The children of the Fort George Explorer's program and other summertime kids groups at Exploration Place had their thriving vegetable plot raided by an overnight thief or thieves late last week.
Every last kernel was clipped, but the plants were unharmed and although a spot in the barbed wire has been pinpointed as the likely passageway, there was no damage done to the compound outside the museum.
The children, though, had their canning and pickling plans dashed - until Tuesday.
According to program co-ordinator Amanda Tisseur, local gardeners called to offer the 5- to 12-year olds their produce to harvest so they still learn those skills, and the Prince George Farmers' Market came through with produce they can keep.
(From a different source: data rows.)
## src/rtl/swk_pkg.sv

```systemverilog
package swk_pkg;

    localparam int CMD_VX      = 0;
    localparam int CMD_VY      = 1;
    localparam int CMD_OMEGA   = 2;
    localparam int CMD_COMPUTE = 15;

    localparam logic [7:0] PREV_HIGH_RST = 8'h05;
    localparam logic [7:0] PREV_LOW_RST  = 8'hdc;

    localparam int REG_SPEED_SCALE  = 0;
    localparam int REG_SPEED_OFFSET = 1;
    localparam int REG_FRONT_BASE   = 2;
    localparam int REG_REAR_BASE    = 3;
    localparam int REG_HALF_TRACK   = 4;

    localparam int CORDIC_MAX = 24;
    localparam int CW         = 44;

    typedef struct packed {
        logic [3:0] cmd;
        logic [3:0] sign_code;
        logic [7:0] magnitude;
    } t_in;

    typedef struct packed {
        logic [2:0]         wheel;
        logic signed [15:0] motor_drive;
        logic [10:0]        steer_drive;
        logic               last;
    } t_out;

    typedef struct packed {
        logic signed [8:0] vx;
        logic signed [8:0] vy;
        logic signed [8:0] om;
    } t_job;

    function automatic logic [16:0] atan_q16(input logic [4:0] i);
        case (i)
            5'd0: atan_q16 = 17'd51472;
            5'd1: atan_q16 = 17'd30386;
            5'd2: atan_q16 = 17'd16055;
            5'd3: atan_q16 = 17'd8150;
            5'd4: atan_q16 = 17'd4091;
            5'd5: atan_q16 = 17'd2047;
            5'd6: atan_q16 = 17'd1024;
            5'd7: atan_q16 = 17'd512;
            5'd8: atan_q16 = 17'd256;
            5'd9: atan_q16 = 17'd128;
            5'd10: atan_q16 = 17'd64;
            5'd11: atan_q16 = 17'd32;
            5'd12: atan_q16 = 17'd16;
            5'd13: atan_q16 = 17'd8;
            5'd14: atan_q16 = 17'd4;
            5'd15: atan_q16 = 17'd2;
            5'd16: atan_q16 = 17'd1;
            default: atan_q16 = 17'd0;
        endcase
    endfunction

endpackage

```

## src/rtl/swk_front.sv

```systemverilog
module swk_front (
    input  logic          i_clk,
    input  logic          i_rst_n,
    input  logic          push,
    output logic          full,
    input  swk_pkg::t_in  i_in,
    output logic          o_job_valid,
    input  logic          i_job_ready,
    output swk_pkg::t_job o_job
);
    import swk_pkg::*;

    logic [7:0]        r_high, r_low;
    logic signed [8:0] r_vx, r_vy, r_om;
    logic              r_ready;
    logic              r_qv;
    t_job              r_q;

    logic [7:0]        high;
    logic              diff, fire;
    logic signed [8:0] v;
    logic              take;

    assign full        = r_qv;
    assign o_job_valid = r_qv;
    assign o_job       = r_q;
    assign take        = push && !full;
    assign high        = {i_in.cmd, i_in.sign_code};
    assign diff        = (high != r_high) || (i_in.magnitude != r_low);
    assign v = (i_in.sign_code == 4'd1) ? -$signed({1'b0, i_in.magnitude})
                                        : $signed({1'b0, i_in.magnitude});
    // ready flag after this word, compute when command is 15
    always_comb begin
        fire = 1'b0;
        if (diff) begin
            fire = (i_in.cmd == 4'(CMD_COMPUTE)) && r_ready;
        end else begin
            fire = (r_high[7:4] == 4'(CMD_COMPUTE)) && r_ready;
        end
    end

    always_ff @(posedge i_clk) begin
        if (!i_rst_n) begin
            r_high  <= PREV_HIGH_RST;
            r_low   <= PREV_LOW_RST;
            r_vx    <= '0;
            r_vy    <= '0;
            r_om    <= '0;
            r_ready <= 1'b0;
            r_qv    <= 1'b0;
        end else begin
            if (r_qv && i_job_ready) begin
                r_qv <= 1'b0;
            end
            if (take) begin
                if (diff) begin
                    r_high <= high;
                    r_low  <= i_in.magnitude;
                    if (i_in.cmd != 4'(CMD_COMPUTE)) begin
                        if (i_in.cmd == 4'(CMD_VX)) r_vx <= v;
                        if (i_in.cmd == 4'(CMD_VY)) r_vy <= v;
                        if (i_in.cmd == 4'(CMD_OMEGA)) r_om <= v;
                        r_ready <= 1'b1;
                    end
                end
                if (fire) begin
                    r_ready <= 1'b0;
                    r_qv    <= 1'b1;
                    r_q.vx  <= r_vx;
                    r_q.vy  <= r_vy;
                    r_q.om  <= r_om;
                end
            end
        end
    end
endmodule

```

## config.mk

```make
export PLATFORM = sky130hd
export DESIGN_NAME = swk_front
export DESIGN_NICKNAME = d
export VERILOG_FILES = /design/src/rtl/swk_pkg.sv /design/src/rtl/swk_front.sv
export SDC_FILE = /design/constraint.sdc
export NUM_CORES = 1
export LEC_CHECK = 0
export BUFFER_PORTS_ARGS = -buffer_cell sky130_fd_sc_hd__buf_2
export CAP_MARGIN = 20
export CORE_MARGIN = 2
export CORE_UTILIZATION = 32
export DETAILED_ROUTE_END_ITERATION = 8
export RECOVER_POWER = 50
export SETUP_SLACK_MARGIN = 0.4
export SLEW_MARGIN = 40
export SYNTH_ARGS = -nofsm -noshare
export SYNTH_HDL_FRONTEND = slang
export SYNTH_SLANG_ARGS = --single-unit
```

## constraint.sdc

```tcl
create_clock -name i_clk -period 3.5 [get_ports i_clk]
set_input_delay 0.525 -clock i_clk [delete_from_list [all_inputs] [get_ports i_clk]]
set_output_delay 0.525 -clock i_clk [all_outputs]
set_load 0.02 [all_outputs]
```

Word-level counts from Yosys, hierarchy flattened:

Cells that the tools add are included.

* bits in registers: 72
* logic and storage cells: 42
* output and inout bits: 29
* input bits: 20

* eq/ne operators: 8
* add/sub/neg operators: 1
* mux-type cells: 8
* reductions and logical operators: 15

Operators with widths (count)
* 8-bit != test: 2
* 4-bit AND reduction: 3
* 9-bit two-way mux: 1
* 8-bit negator with 9-bit output: 1
* 4-bit by 1-bit equality test with 1-bit output (second input constant): 2
* 4-bit equality test (second input constant): 2
* 1-bit two-way mux: 7
* 3-bit AND reduction: 2
* 4-bit by 2-bit equality test with 1-bit output (second input constant): 1
* 1-bit logical AND: 4
* 4-bit zero test: 1
* 4-bit != test (second input constant): 1
* 2-bit nonzero test: 2
* 2-bit AND reduction: 1
* 1-bit zero test: 1
* 1-bit logical OR: 1

Depth between registers and ports, before layout:

* depth in word-level cells: 5
* gate-level depth with buffers: 7
* gate-level depth less buffers: 6

Worst setup path before layout:

Ideal clock, no wire load.

* path type: input to register
* from: input i_rst_n
* to: register r_q, in the netlist o_job[0], enable pin
* library setup time: 0.447 ns
* setup slack: 0.286 ns
* buffers on the path: 1
* arrival: 2.768 ns
* required time: 3.053 ns
* stages on the path: 3
* cell sequence: clkbuf_1 nand2_1 nor3_1

* longest elaborated chain between the ends: 1

RTL lines
* start, declared: RTL line swk_front.sv:3 `input logic i_rst_n,`
* 3-bit AND reduction (no line)
* end, declared: RTL line swk_front.sv:17 `t_job r_q;`

No other way between the ends.
A chain may end at the register's enable or synchronous reset.

Worst setup path in the final report:

* from: register r_low[2]
* to: register r_high[1]

* longest elaborated chain between the ends: 3

RTL lines
* start, declared: RTL line swk_front.sv:13 `logic [7:0] r_high, r_low;`
* start signal, assigned: RTL line swk_front.sv:58 `r_low <= i_in.magnitude;`
* 8-bit != test: RTL line swk_front.sv:29 `assign diff = (high != r_high) || (i_in.magnitude != r_low);`
* 1-bit logical OR: RTL line swk_front.sv:29
* 2-bit AND reduction (no line)
* end signal, assigned: RTL line swk_front.sv:57 `r_high <= high;`
* end, declared: RTL line swk_front.sv:13

No other way between the ends.

==> impl_metrics.yaml <==
cells_and_area:
  finish.instance_area_sq_um: 3430
  antenna_cells: 0
  num-fill-cells: 865
  drive_gt1_frac: 0.131
  syn2layout_area_growth_pct: 17.4
  final_cells: 421
  fin_nets: 330
floorplanning:
  rows: 34
  start_util: 0.333
  ios: 49
  die_h_um: 99.5
  die_w_um: 99.5
  dieArea_sq_um: 9900
  coreArea_sq_um: 8760
timing:
  slew_headroom: 0.358
  slew_violations: 0
  setup_tns_ns: 0
  finalSetupViolations: 0
  min_period_ns: 2.58
  hold_viol: 0
  fin_crit_sh: 0.737
  rsz0062_at_grt: "false"
  max_freq_mhz: 388
  tightest_slew_ns: 0.963
  clock-skew-final_ns: 0.00764
  fin_ws_ns: 0.921
critical_path:
  end_kind: "flop"
  required_ns: 3.72
  startpoint_type: "flop"
  crit_arrival_ns: 2.79
  path_max_fanout: 22
  crit_type: "reg -> reg"
global_route:
  grt_pass1_wl_mm: 9.49
  groute.usage.overall: 0.125
  grt_pass1_vias: 1879
  grt_max_degree: 36
  antenna_found_initial: 0
  overflow: 0
clocking:
  cts_max_level: 3
  numCtsBuffers: 9
  insertion_delay_ns: 0.35
  cts_resized: 0
  cts_buffer_depth: 2
  clk_pin_slew_ns: 0.08
  cts.sinks: 72
  cts.root.buffer_cell: "clkbuf_8"
  cts_tree: "done"
  postCtsHoldBufs: 0
  cts_setup_buffers: 0
synthesis:
  synth_cell_types: 36
  avgSynthCellArea_sq_um: 11.2
  synth_edf_count: 27
  netlist_area_sq_um: 2920
  netlist_instances: 260
  synth-seq-cells: 72
  async_reset_ff_frac: 0
  ys.warnings.count: 0
  ys_seq_area_frac: 0.586
  synthesis.nets: 281
  synth_ff_type: "dfxtp_1"
placed_design:
  dpl.hpwl_mm: 4.20
  gp_congestion: 0.780
  dp_slack_ns: 1.08
  io_buffers: 48
  place_inst: 406
  dpl-instance-area_sq_um: 3280
drt:
  vias: 1989
  drtIter0Drc: 78
  viasPerCell: 4.72
  wl_mm: 5.92
  post-route-drc-count: 0
  ant_nets: 0
  post_drt_wl_per_cell_um: 14.1
  dr.pass1.iters: 4
flow_run:
  drv_cap: 0
min_path:
  hold_path.class: "in -> reg"
outcome:
  status: "finished clean"
pwr:
  power_uw: 1700
  p_leak_uw: 0.00120
  power_per_cell_area_nw_per_um2: 497
  ir_drop_v: 0.000156
## Yosys cell counts, drive strengths merged, types with 5 or more instances
cell    number  share of area
o21ai       18          0.031
nand4        5          0.011
edfxtp      27           0.28
nor2         5         0.0090
nand2       49          0.063
dfxtp       45           0.31
mux2i       27          0.093
xnor2       22          0.066
inv          9          0.012
o211ai      16          0.041
buf          7          0.016
clkbuf       8          0.010
## critical path: stages (launching register included)
cell      delay [ns]
dfxtp_1         0.33
xnor2_1         0.19
nand4_1         0.13
nor4_2          0.27
clkbuf_1        0.75
nand2b_1        0.61
o21ai_0         0.18
## power breakdown
part	internal (uW)	total [uW]	switching (uW)
Combinational	45.1	112	66.8
Clock	394	698	304
Sequential	880	891	11.0
Total	1320	1700	382
## logic make-up after synthesis
logic type / count (synthesis) / share of synthesized area
mux: 27 / 0.0926
buf+inv: 24 / 0.0381
xor+xnor: 22 / 0.0660
simple gates: 72 / 0.117
fa+ha+maj: 1 / 0.00429
compound gates: 42 / 0.0956
flops: 72 / 0.586
## path summary, 6_finish.rpt
path | slack [ns] | start | depth (start not counted) | end
worst min-delay path | 0.36 | i_job_ready | 2 | full$_SDFF_PN0_
worst max register to register | 0.92 | r_low[2]$_SDFFE_PN1P_ | 6 | r_high[1]$_SDFFE_PN0P_
worst max-delay path | 0.92 | r_low[2]$_SDFFE_PN1P_ | 6 | r_high[1]$_SDFFE_PN0P_
worst min register to register | 0.43 | r_vx[3]$_SDFFE_PN0P_ | 0 | o_job[21]$_DFFE_PP_
## routing by layer
layer	up-vias	GRT usage	share of wire
met2	50	0.190	0.45
met5	-	0	0
met3	7	0.0464	0.057
met1	914	0.158	0.47
li1	1018	-	-
met4	0	0.0601	0.017
## sequential cells by signal (all words and copies together) (netlist names)
register,count
o_job,27
r_ready,1
r_vy,9
r_vx,9
r_om,9
r_high,8
r_low,8
full,1
## cells in the final DEF, fill, tap and decap left out, drive strengths merged, types with 2 or more instances in the layout
master / instances
inv: 9
nor2: 5
nor4: 2
nand4: 5
nor3: 2
mux2i: 27
clkbuf: 40
clkinv: 3
nand3: 2
o211ai: 16
bufinv: 2
o21ai: 18
nand2: 49
xnor2: 22
dfxtp: 45
buf: 22
edfxtp: 27
nand2b: 2
## stage by stage
| stage | hold WS (ns) | utilization |
|---|---|---|
| after floorplan | 0.408 | - |
| after detailed placement | 0.419 | 0.374 |
| after global placement | 0.417 | 0.374 |
| final | 0.357 | 0.391 |
| after global routing | 0.351 | 0.391 |
| after CTS | 0.339 | 0.398 |
## final cells by class
class / count / area, sq um / area share
clock inverters: 6 / 85.1 / 0.0248
multi-input cells: 164 / 1100 / 0.322
inverters: 9 / 33.8 / 0.00986
flip-flops and latches: 72 / 1710 / 0.500
well taps: 108 / 135 / 0.0394
repair buffers: 53 / 234 / 0.0683
clock buffers: 9 / 124 / 0.0362
No activity file was read; power rests on OpenSTA's default activity.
It is the kids' faith in humanity that has been most preserved, though, said Tisseur.
"I feel pretty proud to be part of Prince George right now," she said. "It's great that they still get to learn about growing and processing their own food, but it's an amazing experience for them to see the community rally around them."
The kids were visited Tuesday afternoon by representatives of Integris Credit Union delivering a surprise cache of watering cans and garden tools for the program's permanent collection. On Saturday the kids will go with Tisseur downtown to meet some agri-food entrepreneurs who are willing to donate replacement veggies.
"I think it's important for the kids to meet these professional food growers, learn more about that, and meet the people who are being so kind," she said.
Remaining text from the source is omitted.